I would take a dna sample of good quality (od260/280 of 1.7 -2.0) and run an annealing temperature gradient (if your lab has a gradient pcr machine) of Tmminus5 to Tm plus 5 degrees centigrade. Low temperatures will give many bands and a few temperatures will give clean product and top temperatures may fail.. If your amplimer is less than 1000 bases then extension time of 30 seconds is plent with an annealing time of 10 seconds and a denaturation time of 30 seconds. Start with 35 cycles of pcr and about 30,000 copies of your target dna template.
Amount of primer is approximately 0.5 uM oligo in the PCR reaction
Most changes in pcr conditions result in too many unspecific bands ( low temperatures.too much salt/dna/enzyme) or failed pcr (too high temperatures/too little dna)
The mentioned publication discussed the possibility to get shorter-time PCR reaction and states in its background the following:
"Current standard methods include near universal denaturation temperatures and times of 95 °C and 15–30 s, respectively, annealing/ polymerisation times of 15 s–1 min and optional separate polymerisation times of 45 s–2 min".

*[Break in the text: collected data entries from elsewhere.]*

`src/rtl/uart_move_pkg.sv`:
```
// Shared types and constants for the UART chess-move parser.
package uart_move_pkg;

    // Parser position within a "<file><rank><file><rank><term>" command.
    typedef enum logic [2:0] {
        S_IDLE  = 3'd0,
        S_FR    = 3'd1,
        S_TF    = 3'd2,
        S_TR    = 3'd3,
        S_EOL   = 3'd4,
        S_PEND  = 3'd5,
        S_FLUSH = 3'd6
    } state_e;

    // Role of a received byte inside a move command.
    typedef enum logic [2:0] {
        CLS_FILE  = 3'd0,
        CLS_RANK  = 3'd1,
        CLS_TERM  = 3'd2,
        CLS_BKSP  = 3'd3,
        CLS_SPACE = 3'd4,
        CLS_OTHER = 3'd5
    } char_cls_e;

    localparam logic [1:0] ERR_BAD_CHAR = 2'd0;
    localparam logic [1:0] ERR_BAD_LEN  = 2'd1;
    localparam logic [1:0] ERR_TIMEOUT  = 2'd2;
    localparam logic [1:0] ERR_OVERRUN  = 2'd3;

    localparam logic [7:0] ASCII_CR   = 8'h0D;
    localparam logic [7:0] ASCII_LF   = 8'h0A;
    localparam logic [7:0] ASCII_BS   = 8'h08;
    localparam logic [7:0] ASCII_DEL  = 8'h7F;
    localparam logic [7:0] ASCII_SP   = 8'h20;
    localparam logic [7:0] ASCII_LC_A = 8'h61;
    localparam logic [7:0] ASCII_LC_H = 8'h68;
    localparam logic [7:0] ASCII_UC_A = 8'h41;
    localparam logic [7:0] ASCII_UC_H = 8'h48;
    localparam logic [7:0] ASCII_1    = 8'h31;
    localparam logic [7:0] ASCII_8    = 8'h38;

    // True while a command is partially typed (the states the timeout watches).
    function automatic logic in_command(input state_e s);
        return (s == S_FR) || (s == S_TF) || (s == S_TR) || (s == S_EOL);
    endfunction

endpackage

```
`src/rtl/move_char_classify.sv`:
```
// Combinational byte classifier: maps a received byte to its class and 3-bit coordinate value.
module move_char_classify
    import uart_move_pkg::*;
(
    input  logic [7:0] i_data,
    output char_cls_e  o_cls,
    output logic [2:0] o_val
);

    // Classify the byte; files are case-folded, value is the offset from 'a'/'A'/'1'.
    always_comb begin
        // NOTE: every output gets a default first so no path leaves it unassigned (no latch).
        o_cls = CLS_OTHER;
        o_val = 3'd0;
        if (i_data >= ASCII_LC_A && i_data <= ASCII_LC_H) begin
            o_cls = CLS_FILE;
            o_val = 3'(i_data - ASCII_LC_A);
        end else if (i_data >= ASCII_UC_A && i_data <= ASCII_UC_H) begin
            o_cls = CLS_FILE;
            o_val = 3'(i_data - ASCII_UC_A);
        end else if (i_data >= ASCII_1 && i_data <= ASCII_8) begin
            o_cls = CLS_RANK;
            o_val = 3'(i_data - ASCII_1);
        end else if (i_data == ASCII_CR || i_data == ASCII_LF) begin
            o_cls = CLS_TERM;
        end else if (i_data == ASCII_BS || i_data == ASCII_DEL) begin
            o_cls = CLS_BKSP;
        end else if (i_data == ASCII_SP) begin
            o_cls = CLS_SPACE;
        end
    end

endmodule

```
`src/rtl/uart_move_parser.sv`:
```
// Parses typed chess moves from the UART byte stream and holds each move until acknowledged.
module uart_move_parser
    import uart_move_pkg::*;
#(
    parameter int unsigned TIMEOUT_CYCLES = 100_000_000,
    parameter int unsigned CNT_W          = 27
) (
    input  logic       clk,
    input  logic       rst,
    input  logic [7:0] i_rx_data,
    input  logic       i_rx_valid,
    input  logic       i_move_ack,
    output logic       o_move_valid,
    output logic [2:0] o_from_file,
    output logic [2:0] o_from_rank,
    output logic [2:0] o_to_file,
    output logic [2:0] o_to_rank,
    output logic       o_err,
    output logic [1:0] o_err_code,
    output logic       o_busy
);

    localparam logic [CNT_W-1:0] CNT_LAST = CNT_W'(TIMEOUT_CYCLES - 1);

    state_e           state_q, state_d;
    state_e           eff_state;
    logic [CNT_W-1:0] cnt_q, cnt_d;
    // Working coordinates of the command being typed.
    logic [2:0]       wrk_ff_q, wrk_ff_d, wrk_fr_q, wrk_fr_d;
    logic [2:0]       wrk_tf_q, wrk_tf_d, wrk_tr_q, wrk_tr_d;
    // Presented coordinates, only updated by a complete, valid command.
    logic [2:0]       out_ff_q, out_ff_d, out_fr_q, out_fr_d;
    logic [2:0]       out_tf_q, out_tf_d, out_tr_q, out_tr_d;
    logic             err_q, err_d;
    logic [1:0]       err_code_q, err_code_d;

    char_cls_e        cls;
    logic [2:0]       val;
    logic             byte_act;
    logic             timeout;

    move_char_classify u_classify (
        .i_data (i_rx_data),
        .o_cls  (cls),
        .o_val  (val)
    );

    assign byte_act = i_rx_valid && (cls != CLS_SPACE);
    assign timeout  = in_command(state_q) && (cnt_q == CNT_LAST);

    // Next-state, coordinate capture, error and timeout-counter logic.
    always_comb begin
        state_d    = state_q;
        eff_state  = state_q;
        cnt_d      = cnt_q;
        wrk_ff_d   = wrk_ff_q;
        wrk_fr_d   = wrk_fr_q;
        wrk_tf_d   = wrk_tf_q;
        wrk_tr_d   = wrk_tr_q;
        out_ff_d   = out_ff_q;
        out_fr_d   = out_fr_q;
        out_tf_d   = out_tf_q;
        out_tr_d   = out_tr_q;
        err_d      = 1'b0;
        err_code_d = err_code_q;

        // A stalled partial command is dropped; a byte on this cycle is seen from IDLE.
        if (timeout) begin
            err_d      = 1'b1;
            err_code_d = ERR_TIMEOUT;
            state_d    = S_IDLE;
            eff_state  = S_IDLE;
        end

        // Acknowledge releases the held move; a same-cycle byte is seen from IDLE.
        if (state_q == S_PEND && i_move_ack) begin
            state_d   = S_IDLE;
            eff_state = S_IDLE;
        end

        if (byte_act) begin
            case (eff_state)
                S_IDLE: begin
                    case (cls)
                        CLS_FILE: begin
                            wrk_ff_d = val;
                            state_d  = S_FR;
                        end
                        CLS_TERM, CLS_BKSP: ;
                        default: begin
                            err_d      = 1'b1;
                            err_code_d = ERR_BAD_CHAR;
                            state_d    = S_FLUSH;
                        end
                    endcase
                end
                S_FR: begin
                    case (cls)
                        CLS_RANK: begin
                            wrk_fr_d = val;
                            state_d  = S_TF;
                        end
                        CLS_BKSP: state_d = S_IDLE;
                        CLS_TERM: begin
                            err_d      = 1'b1;
                            err_code_d = ERR_BAD_LEN;
                            state_d    = S_FLUSH;
                        end
                        default: begin
                            err_d      = 1'b1;
                            err_code_d = ERR_BAD_CHAR;
                            state_d    = S_FLUSH;
                        end
                    endcase
                end
                S_TF: begin
                    case (cls)
                        CLS_FILE: begin
                            wrk_tf_d = val;
                            state_d  = S_TR;
                        end
                        CLS_BKSP: state_d = S_FR;
                        CLS_TERM: begin
                            err_d      = 1'b1;
                            err_code_d = ERR_BAD_LEN;
                            state_d    = S_FLUSH;
                        end
                        default: begin
                            err_d      = 1'b1;
                            err_code_d = ERR_BAD_CHAR;
                            state_d    = S_FLUSH;
                        end
                    endcase
                end
                S_TR: begin
                    case (cls)
                        CLS_RANK: begin
                            wrk_tr_d = val;
                            state_d  = S_EOL;
                        end
                        CLS_BKSP: state_d = S_TF;
                        CLS_TERM: begin
                            err_d      = 1'b1;
                            err_code_d = ERR_BAD_LEN;
                            state_d    = S_FLUSH;
                        end
                        default: begin
                            err_d      = 1'b1;
                            err_code_d = ERR_BAD_CHAR;
                            state_d    = S_FLUSH;
                        end
                    endcase
                end
                S_EOL: begin
                    case (cls)
                        CLS_TERM: begin
                            if ({wrk_ff_q, wrk_fr_q} == {wrk_tf_q, wrk_tr_q}) begin
                                // Null move: terminator already consumed, so no flush.
                                err_d      = 1'b1;
                                err_code_d = ERR_BAD_LEN;
                                state_d    = S_IDLE;
                            end else begin
                                out_ff_d = wrk_ff_q;
                                out_fr_d = wrk_fr_q;
                                out_tf_d = wrk_tf_q;
                                out_tr_d = wrk_tr_q;
                                state_d  = S_PEND;
                            end
                        end
                        CLS_BKSP: state_d = S_TR;
                        CLS_FILE, CLS_RANK: begin
                            err_d      = 1'b1;
                            err_code_d = ERR_BAD_LEN;
                            state_d    = S_FLUSH;
                        end
                        default: begin
                            err_d      = 1'b1;
                            err_code_d = ERR_BAD_CHAR;
                            state_d    = S_FLUSH;
                        end
                    endcase
                end
                S_PEND: begin
                    err_d      = 1'b1;
                    err_code_d = ERR_OVERRUN;
                end
                S_FLUSH: begin
                    if (cls == CLS_TERM) state_d = S_IDLE;
                end
                default: state_d = S_IDLE;
            endcase
        end

        // Inter-byte idle counter runs only while a command is partially typed.
        if (timeout || byte_act || !in_command(state_q)) begin
            cnt_d = '0;
        end else begin
            cnt_d = cnt_q + CNT_W'(1);
        end
    end

    // State, counter, coordinate and error registers.
    always_ff @(posedge clk or negedge rst) begin
        if (!rst) begin
            state_q    <= S_IDLE;
            cnt_q      <= '0;
            wrk_ff_q   <= 3'd0;
            wrk_fr_q   <= 3'd0;
            wrk_tf_q   <= 3'd0;
            wrk_tr_q   <= 3'd0;
            out_ff_q   <= 3'd0;
            out_fr_q   <= 3'd0;
            out_tf_q   <= 3'd0;
            out_tr_q   <= 3'd0;
            err_q      <= 1'b0;
            err_code_q <= 2'd0;
        end else begin
            // NOTE: non-blocking assignments so every register samples pre-edge values.
            state_q    <= state_d;
            cnt_q      <= cnt_d;
            wrk_ff_q   <= wrk_ff_d;
            wrk_fr_q   <= wrk_fr_d;
            wrk_tf_q   <= wrk_tf_d;
            wrk_tr_q   <= wrk_tr_d;
            out_ff_q   <= out_ff_d;
            out_fr_q   <= out_fr_d;
            out_tf_q   <= out_tf_d;
            out_tr_q   <= out_tr_d;
            err_q      <= err_d;
            err_code_q <= err_code_d;
        end
    end

    assign o_move_valid = (state_q == S_PEND);
    assign o_from_file  = out_ff_q;
    assign o_from_rank  = out_fr_q;
    assign o_to_file    = out_tf_q;
    assign o_to_rank    = out_tr_q;
    assign o_err        = err_q;
    assign o_err_code   = err_code_q;
    assign o_busy       = (state_q != S_IDLE) && (state_q != S_PEND);

endmodule

```
`config.mk`:
```
export PLATFORM = sky130hd
export DESIGN_NAME = uart_move_parser
export DESIGN_NICKNAME = d
export VERILOG_FILES = /design/src/rtl/uart_move_pkg.sv /design/src/rtl/move_char_classify.sv /design/src/rtl/uart_move_parser.sv
export SDC_FILE = /design/constraint.sdc
export NUM_CORES = 1
export LEC_CHECK = 0
export BUFFER_PORTS_ARGS = -buffer_cell sky130_fd_sc_hd__buf_2
export CORE_MARGIN = 1.5
export CORE_UTILIZATION = 50
export DETAILED_ROUTE_END_ITERATION = 8
export GPL_TIMING_DRIVEN = 0
export PLACE_DENSITY = 0.7
export SETUP_SLACK_MARGIN = 0.02
export SYNTH_ARGS = -nofsm -noshare
export SYNTH_HDL_FRONTEND = slang
export SYNTH_HIERARCHICAL = 1
export SYNTH_SLANG_ARGS = --single-unit
```
`constraint.sdc`:
```
create_clock -name clk -period 2.19 [get_ports clk]
set_input_delay 0.219 -clock clk [delete_from_list [all_inputs] [get_ports clk]]
set_output_delay 0.219 -clock clk [all_outputs]
set_load 0.05 [all_outputs]
```
==> results of run 1 <==
power breakdown:
part | switching [W] | internal [W]
clock | 0.000442 | 0.000442
sequential | 0.0000212 | 0.00107
combinational | 0.000354 | 0.000229
how the worst min path moves through the flow:
| stage | startpoint | endpoint | slack [ns] | cells past startpoint |
|---|---|---|---|---|
| finish | rst | o_err$_DFF_PN0_ | -0.06 | 1 |
| CTS | rst | o_err_code[1]$_DFF_PN0_ | 0.21 | 1 |
| detailed placement | cnt_q[0]$_DFF_PN0_ | cnt_q[0]$_DFF_PN0_ | 0.45 | 1 |
| global route | rst | o_err$_DFF_PN0_ | 0.01 | 1 |
| global placement | cnt_q[0]$_DFF_PN0_ | cnt_q[0]$_DFF_PN0_ | 0.44 | 1 |
| floorplan | rst | cnt_q[0]$_DFF_PN0_ | -0.08 | 0 |
metrics by stage:
stage	total power [W]	setup slack [ns]
after global routing	0.00267	-0.137
after global placement	0.00155	-0.759
after floorplan	0.00141	-0.0817
after detailed placement	0.00155	-0.780
after CTS	0.00252	-0.0580
final	0.00256	-0.0842
final cells by class:
type / count / area [um2] / area share [%]
well taps: 99 / 124 / 2.57
repair buffers: 66 / 492 / 10.2
plain buffers: 15 / 121 / 2.52
clock buffers: 12 / 145 / 3.01
flip-flops and latches: 57 / 1430 / 29.6
clock inverters: 4 / 28.8 / 0.597
multi-input cells: 290 / 2410 / 50.0
inverters: 13 / 72.6 / 1.50
cells in the mapped netlist (6+ instances only):
master,n,area (um2)
nand3_1,15,75.1
xor2_1,11,96.3
nand2_1,24,90.1
mux2_4,10,150
or3_1,7,43.8
nor2_1,40,150
a21oi_1,15,75.1
ha_1,6,75.1
dfrtp_1,57,1430
o21ai_0,12,60.1
clkbuf_1,9,33.8
xnor2_1,16,140
inv_1,13,48.8
nor2b_1,6,37.5
nor3_1,11,55.1
mux2_2,14,158
kinds of logic (layout without fill, tap and decap cells):
group / after synthesis / count (layout) / share of synthesized area (%)
AO/OA/AOI/OAI: 70 / 70 / 13.5
XOR/XNOR: 27 / 27 / 6.42
adder cells (fa/ha/maj): 6 / 6 / 2.04
buffers and inverters: 31 / 110 / 4.28
flip-flops: 57 / 57 / 38.7
multiplexers: 24 / 24 / 8.35
AND/OR/NAND/NOR: 163 / 163 / 26.7
flip-flops by register name, indices dropped and copies added, names as in the netlist:
name	flops
wrk_tf_q	3
state_q	3
wrk_tr_q	3
cnt_q	27
o_from_rank	3
wrk_ff_q	3
o_err_code	2
o_err	1
o_to_file	3
o_from_file	3
wrk_fr_q	3
o_to_rank	3
layout by cell type (no fill, tap or decap), types with 11 or more instances in the layout:
cell      n
nand3_1  15
mux2_4   14
buf_2    26
xnor2_1  16
a21oi_1  12
buf_4    37
xor2_1   11
dfrtp_1  54
nor2_1   36
nand2_1  23
inv_1    11
repair_timing:
action,CTS,global route
gates cloned,1,0
hold endpoints to repair,0,0
pin swaps,22,14
buffers inserted,25,14
hold buffers,0,0
endpoints found under the setup margin,59,57
resized for setup,37,47
layer usage:
metal	track usage (%)	share of wire [%]	routed length, um	vias up
met5	0	0	0	-
met4	13.5	3.8	367	0
met3	3.73	5.1	498	32
met2	39.3	48	4690	109
met1	35.1	43	4190	1616
li1	-	-	-	1530
critical path, stage by stage:
cell	delay, ns
buf_2	0.12
nor3_1	0.38
a31o_2	0.29
buf_4	0.16
or3b_4	0.41
buf_6	0.15
a211oi_4	0.23
o221ai_2	0.14
o211ai_1	0.26
nand3_1	0.11
==> results.tsv, run 1 <==
stage	metric	value	unit
outcome	status	finished with violations	
outcome	violated checks	hold timing, setup timing	
timing	pin slew with the least headroom to its limit	0.725	ns
global_routing	largest net degree at the start of global routing	58	
final_layout	Layout Utilization	67.2	%
timing	final hold vios	57	
critical_path	CP startpoint	i_rx_data[7]	
die	core region area	7180	um2
pwr	P per Cell Area	530	nW/um2
timing	Slew Viols, Final	0	
timing	Max-slew headroom	51.7	%
critical_path	Req. time, crit path	2.40	ns
clocking	H-Tree Depth	3	
die	row cnt	31	
timing	period utilization	104	%
global_routing	initial antenna violation count	0	
final_layout	final instance area	4820	um2
pwr	VDD IR max	0.000446	V
min_path	HP Class	in -> async	
clocking	Sink Count	57	
clocking	CTS tree	done	
clocking	clock latency at the later pin of the worst-skew pair	0.34	ns
critical_path	worst r2r path cells	8	
timing	clk_skew	0.00765	ns
final_layout	Layout Nets	470	
die	die span in x	88.9	um
drt	Antenna Nets Post-Route	0	
critical_path	Critical R2R Capture	o_from_rank[2]$_DFFE_PN0P_	
yosys	FF+latch count, synth	57	
die	io pins	29	
yosys	number of flops mapped to enable cells by yosys	0	
drt	TritonRoute pass-1 iters	4	
yosys	synthesized cell area	3690	um2
clocking	CTS buffer count	9	
yosys	Yosys warning count	6	
drt	Post-route DRC	0	
die	die extent in y	88.9	um
clocking	CTS root buffer	clkbuf_8	
timing	RSZ-0062 raised after global routing	true	
yosys	Synth Instances	378	
yosys	post-synthesis area per instance	9.75	um2
critical_path	crit path max fanout	5	
clocking	CTS Buffer Depth	2	
global_routing	vias in the first global route	3076	
drt	DRT iter0 DRCs	137	
critical_path	reg-to-reg slack, setup	-0.02	ns
yosys	number of distinct library cells after synthesis	73	
flow_run	Max-cap violations	0	
timing	PnR worst setup slack	-0.0842	ns
critical_path	Critical Path Sink Type	flop	
placed_design	RePlAce Congestion	1.01	
final_layout	share of layout cells above drive strength 1	40.9	%
critical_path	Setup CP Type	in -> reg	
final_layout	post-route insts no fill	556	
yosys	sequential-to-total area share from yosys stat	38.7	%
final_layout	number of fill cells	542	
drt	wirelength, routed	9750	um
global_routing	grt ovf	0	
timing	Setup TNS	-0.235	ns
placed_design	DPL Wire Length	6390	um
die	initial core utilization	51.4	%
critical_path	crit path DAT	2.48	ns
die	Die Area	7900	um2
global_routing	total track usage	25.6	%
timing	Fmax achieved	440	MHz
timing	Final Critical Period	2.27	ns
drt	routed len/inst	17.5	um
critical_path	Setup crit start kind	input port	
yosys	asr flop ratio synth	100	%
drt	Vias	3287	
placed_design	I/O Buffers	27	
global_routing	global-route wire length before repair	15300	um
timing	final hold slack	-0.0623	ns
yosys	Syn Nets	396	
placed_design	placed instance area	4040	um2
final_layout	P&R area growth vs syn	30.9	%
placed_design	Placed Instances	504	
pwr	Leak	2.09	nW
yosys	Primary FF master, synth	dfrtp_1	
final_layout	# diodes	0	
drt	Vias/cell	5.91	
clocking	clock slew at reported path FFs	0.07	ns
critical_path	launch point of the worst reg-to-reg path	cnt_q[3]$_DFF_PN0_	
timing	Setup-failing EPs final	13	
critical_path	CP Capture Point	state_q[2]$_DFF_PN0_	
Power figures use the tool's default switching activity.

"that it is possible to use significantly modified protocols to achieve faster PCR results without compromising the sensitivity or specificity of the PCR assay. Although the extension rates of native Taq polymerases ranged from 10 to 45 nucleotides/second, some polymerases achieved up to 155 nucleotides/second".
1) To optimize the Annealing Temparature: From your primer sequences you'll get their melting temparature i.e Tm. Suppose the Tm for forward primer is (Tm)f and the same for reverse primer is (Tm)r. For a good primer pair the maximum difference between both the Tm should be 4.
So, let the (Tm)f > (Tm)r
Now to calculate the annealing temperature of the primer set, we will start from the temperature of (Tm)r-5 and then with the same master-mix, template and primer-set, we should set a gradient PCR with separate annealing temperatures and they will be like (Tm)r-3, (Tm)r-5, (Tm)r-7, (Tm)r-9, (Tm)r-11, and so on. Hopefully between these said range you'll get your PCR-amplicon and at which temperature you'll get the most intensified PCR-amplicon with no non-specific amplification should be your desired Annealing temperature (TA) for those primer-set.
2)Primer concentration: It should be 10-20picomoler/microliter or 10-20micromoler.
3)Extension time: Extension time will depend on the polymerase type and the product length (amplicon size).
For 300-400bp the extension time 40secs will be enough, for 500bp and more you can set the extension time ~1min (but for high fidelity enzyme it should be for ~1.5-2mins).